McDONALD - Brookfield should be thankful they don't field a soccer team.
The girls tennis team has reaped the benefits with sophomore Autumn Kirila and senior Ashley Kirila.
Before Ashley was a freshman at Brookfield High School, she knew she and her sister couldn't get their kicks once they left junior high.
Tribune Chronicle / John Vargo
Brookfield's Autumn (left) and Ashley Kirila are the top two singles players on a Warriors girls tennis team that is 7-0. With its win over McDonald on Wednesday, Brookfield is off to its best start in school history.
They both picked up their racquets and eventually dominated the courts around the area. This season, with a little help from their friends, the Warriors are undefeated. After Wednesday's match in McDonald, Brookfield improved to 7-0.
"We started playing in eighth grade. We figured, why not?" Ashley said. "They didn't have soccer, so we took up tennis. Who thought we'd be good at it?"
It's a little harder to play tennis at Brookfield because the Warriors don't have tennis courts for the high school team.
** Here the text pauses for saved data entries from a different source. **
### src/hdl/ip_layer3_header_parser_macros.svh
// Assertion macros used by the layer-3 header parser RTL.
`ifndef IP_LAYER3_HEADER_PARSER_MACROS_SVH
`define IP_LAYER3_HEADER_PARSER_MACROS_SVH

`ifndef SYNTH
// same-cycle implication, disabled while reset is asserted
`define L3HP_ASSERT_IMP(lbl, clk, rst_n, ante, cons, msg) \
    lbl: assert property (@(posedge clk) disable iff (!(rst_n)) (ante) |-> (cons)) \
        else $error(msg);
// next-cycle implication, disabled while reset is asserted
`define L3HP_ASSERT_NXT(lbl, clk, rst_n, ante, cons, msg) \
    lbl: assert property (@(posedge clk) disable iff (!(rst_n)) (ante) |=> (cons)) \
        else $error(msg);
`else
`define L3HP_ASSERT_IMP(lbl, clk, rst_n, ante, cons, msg)
`define L3HP_ASSERT_NXT(lbl, clk, rst_n, ante, cons, msg)
`endif

`endif

### src/hdl/l3hp_pkg.sv
// Types, codes and helper functions for the layer-3 header parser.
`timescale 1ns / 1ps
`default_nettype none
package l3hp_pkg;

    localparam int LEN_BITS_DEF = 16;

    // layer-3 type codes (hint and result)
    localparam logic [2:0] NET_UNSPEC     = 3'd0;
    localparam logic [2:0] NET_V4_UNSPEC  = 3'd1;
    localparam logic [2:0] NET_V4_OPTS    = 3'd2;
    localparam logic [2:0] NET_V4_NOOPTS  = 3'd3;
    localparam logic [2:0] NET_V6_UNSPEC  = 3'd4;
    localparam logic [2:0] NET_V6_EXT     = 3'd5;
    localparam logic [2:0] NET_V6_NOEXT   = 3'd6;
    localparam logic [2:0] NET_INVALID    = 3'd7;

    // layer-4 type codes
    localparam logic [1:0] L4_UNSPEC = 2'd0;
    localparam logic [1:0] L4_TCP    = 2'd1;
    localparam logic [1:0] L4_UDP    = 2'd2;
    localparam logic [1:0] L4_OTHER  = 2'd3;

    // protocol / next-header numbers
    localparam logic [7:0] PROTO_ICMP   = 8'd1;
    localparam logic [7:0] PROTO_TCP    = 8'd6;
    localparam logic [7:0] PROTO_UDP    = 8'd17;
    localparam logic [7:0] PROTO_ICMPV6 = 8'd58;
    localparam logic [7:0] PROTO_NONXT  = 8'd59;

    localparam logic [3:0] VER_IPV4 = 4'd4;
    localparam logic [3:0] VER_IPV6 = 4'd6;

    // byte offsets and sizes
    localparam int POS_VER_IHL   = 0;
    localparam int POS_V6_NEXT   = 6;
    localparam int POS_V4_PROTO  = 9;
    localparam int V4_MIN_BYTES  = 20;
    localparam int V6_HDR_BYTES  = 40;

    // extension header walk phase
    localparam logic [1:0] PH_IDLE      = 2'd0;
    localparam logic [1:0] PH_WANT_NEXT = 2'd1;
    localparam logic [1:0] PH_WANT_LEN  = 2'd2;
    localparam logic [1:0] PH_DONE      = 2'd3;

    typedef struct packed {
        logic [2:0] hint;
        logic       null_link;
        logic [1:0] transport;
        logic [7:0] ver_ihl;
        logic [7:0] v4_proto;
        logic [7:0] v6_next;
        logic [7:0] ext_next;
        logic [1:0] phase;
    } t_ctx;

    typedef struct packed {
        logic        ok;
        logic [2:0]  net;
        logic [1:0]  l4;
        logic [15:0] hdr_len;
    } t_result;

    function automatic logic v6_direct(input logic [7:0] nh);
        return (nh == PROTO_TCP) || (nh == PROTO_UDP) || (nh == PROTO_ICMP) ||
               (nh == PROTO_ICMPV6) || (nh == PROTO_NONXT);
    endfunction

    function automatic logic [1:0] map_l4(input logic [7:0] proto, input logic [1:0] preset);
        logic [1:0] r;
        r = preset;
        if (proto == PROTO_TCP) r = L4_TCP;
        else if (proto == PROTO_UDP) r = L4_UDP;
        return r;
    endfunction

endpackage
`default_nettype wire

### src/hdl/ip_layer3_header_parser.sv
// Pipe: input register -> capture/classify -> result register, which presents result beats.
// One byte beat per cycle while the sink does not hold a result beat.
// Only beats with tlast set produce a result; the result register stalls the whole pipe.
// Reset (i_rst_n low, synchronous) clears the pipe valids and all parser state at once.
// Bytes seen before any first_byte are counted from zero with an unspecified hint.
`timescale 1ns / 1ps
`default_nettype none
`include "ip_layer3_header_parser_macros.svh"
module ip_layer3_header_parser #(
    parameter int LEN_BITS = l3hp_pkg::LEN_BITS_DEF
) (
    input  wire         i_clk,
    input  wire         i_rst_n,
    // byte stream in
    input  wire         i_s_tvalid,
    output logic        o_s_tready,
    input  wire [7:0]   i_s_tdata,   // [7:0] data_byte
    input  wire         i_s_tlast,   // last_byte
    input  wire [6:0]   i_s_tuser,   // [0] first_byte, [3:1] type_hint,
                                     // [4] link_is_null, [6:5] preset_transport
    // parse result out
    output logic        o_m_tvalid,
    input  wire         i_m_tready,
    output logic [23:0] o_m_tdata    // [0] parse_ok, [3:1] net_type,
                                     // [5:4] transport_type, [21:6] header_length, [23:22] 0
);
    import l3hp_pkg::*;

    // input stage
    logic        r_in_valid;
    logic [7:0]  r_in_byte;
    logic        r_in_last;
    logic [6:0]  r_in_user;

    // result stage
    logic        r_out_valid;
    t_result     r_out_res;

    logic                w_adv;
    t_ctx                w_ctx;
    logic [LEN_BITS-1:0] w_pos;
    logic [LEN_BITS-1:0] w_ext;
    t_result             w_res;

    // whole pipe moves unless a result beat is held by the sink
    assign w_adv      = !r_out_valid || i_m_tready;
    assign o_s_tready = w_adv;

    always_ff @(posedge i_clk) begin
        if (!i_rst_n) begin
            r_in_valid <= 1'b0;
        end else if (w_adv) begin
            r_in_valid <= i_s_tvalid;
        end
    end

    always_ff @(posedge i_clk) begin
        if (w_adv) begin
            r_in_byte <= i_s_tdata;
            r_in_last <= i_s_tlast;
            r_in_user <= i_s_tuser;
        end
    end

    l3hp_capture #(
        .LEN_BITS (LEN_BITS)
    ) u_capture (
        .i_clk    (i_clk),
        .i_rst_n  (i_rst_n),
        .i_en     (w_adv && r_in_valid),
        .i_byte   (r_in_byte),
        .i_first  (r_in_user[0]),
        .i_hint   (r_in_user[3:1]),
        .i_null   (r_in_user[4]),
        .i_preset (r_in_user[6:5]),
        .o_ctx    (w_ctx),
        .o_pos    (w_pos),
        .o_ext    (w_ext)
    );

    // classification sees the state as updated by the current byte
    l3hp_classify #(
        .LEN_BITS (LEN_BITS)
    ) u_classify (
        .i_ctx (w_ctx),
        .i_len (w_pos),
        .i_ext (w_ext),
        .o_res (w_res)
    );

    always_ff @(posedge i_clk) begin
        if (!i_rst_n) begin
            r_out_valid <= 1'b0;
        end else if (w_adv) begin
            r_out_valid <= r_in_valid && r_in_last;
        end
    end

    always_ff @(posedge i_clk) begin
        if (w_adv && r_in_valid && r_in_last) begin
            r_out_res <= w_res;
        end
    end

    assign o_m_tvalid = r_out_valid;
    assign o_m_tdata  = {2'b00, r_out_res.hdr_len, r_out_res.l4, r_out_res.net, r_out_res.ok};

    // a last beat in the input stage always turns into a result beat
    `L3HP_ASSERT_NXT(a_last_gives_result, i_clk, i_rst_n, w_adv && r_in_valid && r_in_last, r_out_valid, "last beat produced no result")
    // failed parse reports zero header length
    `L3HP_ASSERT_IMP(a_fail_zero_len, i_clk, i_rst_n, r_out_valid && !r_out_res.ok, r_out_res.hdr_len == 16'd0, "failed parse with nonzero length")
    // IPv4 without options is exactly the minimum header
    `L3HP_ASSERT_IMP(a_v4_noopts_len, i_clk, i_rst_n, r_out_valid && r_out_res.ok && r_out_res.net == NET_V4_NOOPTS, r_out_res.hdr_len == 16'(V4_MIN_BYTES), "IPv4 no-options length mismatch")
    // IPv6 without extensions is exactly the fixed header
    `L3HP_ASSERT_IMP(a_v6_noext_len, i_clk, i_rst_n, r_out_valid && r_out_res.ok && r_out_res.net == NET_V6_NOEXT, r_out_res.hdr_len == 16'(V6_HDR_BYTES), "IPv6 no-extension length mismatch")

endmodule
`default_nettype wire

### src/hdl/l3hp_capture.sv
// Per-packet byte counter, field capture and IPv6 extension header walker.
`timescale 1ns / 1ps
`default_nettype none
module l3hp_capture #(
    parameter int LEN_BITS = l3hp_pkg::LEN_BITS_DEF
) (
    input  wire                 i_clk,
    input  wire                 i_rst_n,
    input  wire                 i_en,
    input  wire [7:0]           i_byte,
    input  wire                 i_first,
    input  wire [2:0]           i_hint,
    input  wire                 i_null,
    input  wire [1:0]           i_preset,
    output l3hp_pkg::t_ctx      o_ctx,
    output logic [LEN_BITS-1:0] o_pos,
    output logic [LEN_BITS-1:0] o_ext
);
    import l3hp_pkg::*;

    localparam int SUM_W = LEN_BITS + 12;
    localparam logic [LEN_BITS-1:0] MAX_POS = '1;

    t_ctx                r_ctx, n_ctx;
    logic [LEN_BITS-1:0] r_pos, n_pos;
    logic [LEN_BITS-1:0] r_ext, n_ext;
    logic [SUM_W-1:0]    w_end;

    always_comb begin
        n_ctx = r_ctx;
        n_pos = r_pos;
        n_ext = r_ext;
        if (i_first) begin
            n_ctx.hint      = i_hint;
            n_ctx.null_link = i_null;
            n_ctx.transport = i_preset;
            n_ctx.ver_ihl   = '0;
            n_ctx.v4_proto  = '0;
            n_ctx.v6_next   = '0;
            n_ctx.ext_next  = '0;
            n_ctx.phase     = PH_IDLE;
            n_pos           = '0;
            n_ext           = LEN_BITS'(V6_HDR_BYTES);
        end
        w_end = SUM_W'(n_ext) + SUM_W'(8) + (SUM_W'(i_byte) << 3);
        // saturated count: byte neither counted nor captured
        if (n_pos != MAX_POS) begin
            if (n_pos == LEN_BITS'(POS_VER_IHL)) n_ctx.ver_ihl = i_byte;
            if (n_pos == LEN_BITS'(POS_V4_PROTO)) n_ctx.v4_proto = i_byte;
            if (n_pos == LEN_BITS'(POS_V6_NEXT)) begin
                n_ctx.v6_next = i_byte;
                n_ctx.phase   = (!v6_direct(i_byte) && n_ctx.transport == L4_UNSPEC) ?
                                PH_WANT_NEXT : PH_IDLE;
                n_ext         = LEN_BITS'(V6_HDR_BYTES);
                w_end         = SUM_W'(n_ext) + SUM_W'(8) + (SUM_W'(i_byte) << 3);
            end
            if (n_ctx.phase == PH_WANT_NEXT && n_pos == n_ext) begin
                n_ctx.ext_next = i_byte;
                n_ctx.phase    = PH_WANT_LEN;
            end else if (n_ctx.phase == PH_WANT_LEN &&
                         {1'b0, n_pos} == ({1'b0, n_ext} + (LEN_BITS+1)'(1))) begin
                n_ext = (w_end > SUM_W'(MAX_POS)) ? MAX_POS : w_end[LEN_BITS-1:0];
                if (n_ctx.ext_next == PROTO_TCP || n_ctx.ext_next == PROTO_UDP ||
                    n_ctx.ext_next == PROTO_NONXT)
                    n_ctx.phase = PH_DONE;
                else
                    n_ctx.phase = PH_WANT_NEXT;
            end
            n_pos = n_pos + LEN_BITS'(1);
        end
    end

    always_ff @(posedge i_clk) begin
        if (!i_rst_n) begin
            r_ctx <= '0;
            r_pos <= '0;
            r_ext <= LEN_BITS'(V6_HDR_BYTES);
        end else if (i_en) begin
            r_ctx <= n_ctx;
            r_pos <= n_pos;
            r_ext <= n_ext;
        end
    end

    assign o_ctx = n_ctx;
    assign o_pos = n_pos;
    assign o_ext = n_ext;

endmodule
`default_nettype wire

### src/hdl/l3hp_classify.sv
// IPv4 / IPv6 decision from captured fields and the available length.
`timescale 1ns / 1ps
`default_nettype none
module l3hp_classify #(
    parameter int LEN_BITS = l3hp_pkg::LEN_BITS_DEF
) (
    input  l3hp_pkg::t_ctx      i_ctx,
    input  wire [LEN_BITS-1:0]  i_len,
    input  wire [LEN_BITS-1:0]  i_ext,
    output l3hp_pkg::t_result   o_res
);
    import l3hp_pkg::*;

    logic [LEN_BITS-1:0] w_v4_len;
    logic                w_v4_ok, w_v6_ok;
    logic [2:0]          w_v4_net, w_v6_net;
    logic [1:0]          w_v4_l4, w_v6_l4;
    logic [31:0]         w_v6_len;

    always_comb begin
        w_v4_len = LEN_BITS'({i_ctx.ver_ihl[3:0], 2'b00});
        w_v4_ok  = (i_len >= LEN_BITS'(V4_MIN_BYTES)) && (i_ctx.ver_ihl[7:4] == VER_IPV4) &&
                   (w_v4_len <= i_len);
        w_v4_net = (w_v4_len == LEN_BITS'(V4_MIN_BYTES)) ? NET_V4_NOOPTS : NET_V4_OPTS;
        w_v4_l4  = map_l4(i_ctx.v4_proto, i_ctx.transport);

        w_v6_ok  = 1'b0;
        w_v6_net = NET_V6_EXT;
        w_v6_l4  = i_ctx.transport;
        w_v6_len = 32'(V6_HDR_BYTES);
        if (i_len >= LEN_BITS'(V6_HDR_BYTES) && i_ctx.ver_ihl[7:4] == VER_IPV6) begin
            if (v6_direct(i_ctx.v6_next)) begin
                w_v6_ok  = 1'b1;
                w_v6_net = NET_V6_NOEXT;
                w_v6_l4  = map_l4(i_ctx.v6_next, i_ctx.transport);
            end else if (i_ctx.transport != L4_UNSPEC) begin
                w_v6_ok = 1'b1;
            end else if (i_ctx.phase == PH_DONE && i_ext <= i_len) begin
                w_v6_ok  = 1'b1;
                w_v6_l4  = map_l4(i_ctx.ext_next, i_ctx.transport);
                w_v6_len = 32'(i_ext);
            end
        end

        o_res.ok      = 1'b0;
        o_res.net     = i_ctx.hint;
        o_res.l4      = i_ctx.transport;
        o_res.hdr_len = '0;
        case (i_ctx.hint)
            NET_UNSPEC: begin
                if (i_ctx.null_link) begin
                    o_res.ok = 1'b1;
                    if (w_v4_ok) begin
                        o_res.net     = w_v4_net;
                        o_res.l4      = w_v4_l4;
                        o_res.hdr_len = 16'(w_v4_len);
                    end else if (w_v6_ok) begin
                        o_res.net     = w_v6_net;
                        o_res.l4      = w_v6_l4;
                        o_res.hdr_len = (w_v6_len > 32'hFFFF) ? 16'hFFFF : w_v6_len[15:0];
                    end else begin
                        // neither version matched: pass through untyped
                        o_res.net = NET_UNSPEC;
                    end
                end
            end
            NET_V4_UNSPEC, NET_V4_OPTS, NET_V4_NOOPTS: begin
                if (w_v4_ok) begin
                    o_res.ok      = 1'b1;
                    o_res.net     = w_v4_net;
                    o_res.l4      = w_v4_l4;
                    o_res.hdr_len = 16'(w_v4_len);
                end
            end
            NET_V6_UNSPEC, NET_V6_EXT, NET_V6_NOEXT: begin
                if (w_v6_ok) begin
                    o_res.ok      = 1'b1;
                    o_res.net     = w_v6_net;
                    o_res.l4      = w_v6_l4;
                    o_res.hdr_len = (w_v6_len > 32'hFFFF) ? 16'hFFFF : w_v6_len[15:0];
                end
            end
            default: begin
                o_res.ok = 1'b0;
            end
        endcase
    end

endmodule
`default_nettype wire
To compensate, Autumn and Ashley carefully chalked out a tennis court in their driveway in Hartford, with rope and chairs acting as a net. It's one way the two Brookfield High School girls tennis players maintain their games.
Sometimes, it's a 20-minute drive to the courts at Buhl Park in Hermitage, Pa.
From Brookfield, team practices are a 15-minute drive south to Harding Park in Hubbard for practice and home matches.
"It's hard," Ashley said. "Other girls are doing other activities. Hubbard is 15 minutes away from Brookfield, but for some girls it's a lot farther away. My sister and I, we don't live in Brookfield. It's twice as far for us. Getting there was a problem. I offer rides to all the girls, but most of the girls drive. Not having a home court is not really a disadvantage, but we take advantage of it and practice and practice as much as we can."
Practices can't be right after school and, sometimes, adjustable, Brookfield coach Kevin Boyd said.
"I have to be more flexible," he said. "Eight of the 11 girls are in the band. I have to practice away from the band. I understand that's for a grade. That has to take priority."
Meanwhile, practice has meant perfection, just as the Warriors showed Wednesday.
Both Kirilas secured victories in the first two singles matches, but the undefeated team mark hinged on freshman Alex Plyler getting the victory at third singles. She eventually did, improving to 6-1. Both Kirilas are 7-0.
The Warriors first doubles team is Leah Bayer and Ana Zarlinski, while Samantha Zigler and Kristie Zachar play second doubles.
This year, Brookfield has two doubles teams - something it didn't have last year as it went 5-12. The Warriors had to forfeit every second doubles match because it only had five girls. This year, they have 11.
"A couple coaches said that's pretty good when you're giving up a match every game," Boyd said. "I knew when we had 11 people come out, we wouldn't have to deal with that anymore. Also, I knew a couple of the incoming kids had been playing a little bit, as opposed to some players I've had in the past that have never picked up a racquet before the first day of practice. It's one of those sports, the more you learn earlier, the more you learn the skills, the better off you are."
It's better to have 11 people out for team, Autumn said.
"I'm really excited because we have a lot more players than we did last year," she said. "We're doing really good, a lot better than we have in a long time."
Boyd, who is in his seventh season, is happy with the quick start.
"Every match, we get very consistent play," he said. "I pretty much know what to expect with each match. This will be my first winning season. It's a nice way to start a winning season."
For Brookfield, it's nice to know the Kirilas are using their feet on a tennis court, not on a soccer field.